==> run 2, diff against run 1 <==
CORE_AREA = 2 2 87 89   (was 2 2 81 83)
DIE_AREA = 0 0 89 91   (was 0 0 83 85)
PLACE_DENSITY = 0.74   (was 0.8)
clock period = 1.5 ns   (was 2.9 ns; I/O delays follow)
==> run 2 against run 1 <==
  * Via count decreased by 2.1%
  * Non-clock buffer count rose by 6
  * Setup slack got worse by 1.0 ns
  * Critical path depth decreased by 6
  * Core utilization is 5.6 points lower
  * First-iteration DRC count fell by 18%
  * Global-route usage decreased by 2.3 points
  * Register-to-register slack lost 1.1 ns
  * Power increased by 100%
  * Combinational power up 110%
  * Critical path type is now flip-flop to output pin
----------------
REQUIRED WORK — In the entries above, count each line that holds "Critical". Give the total and nothing else.

OUTPUT FOR THIS TASK — 2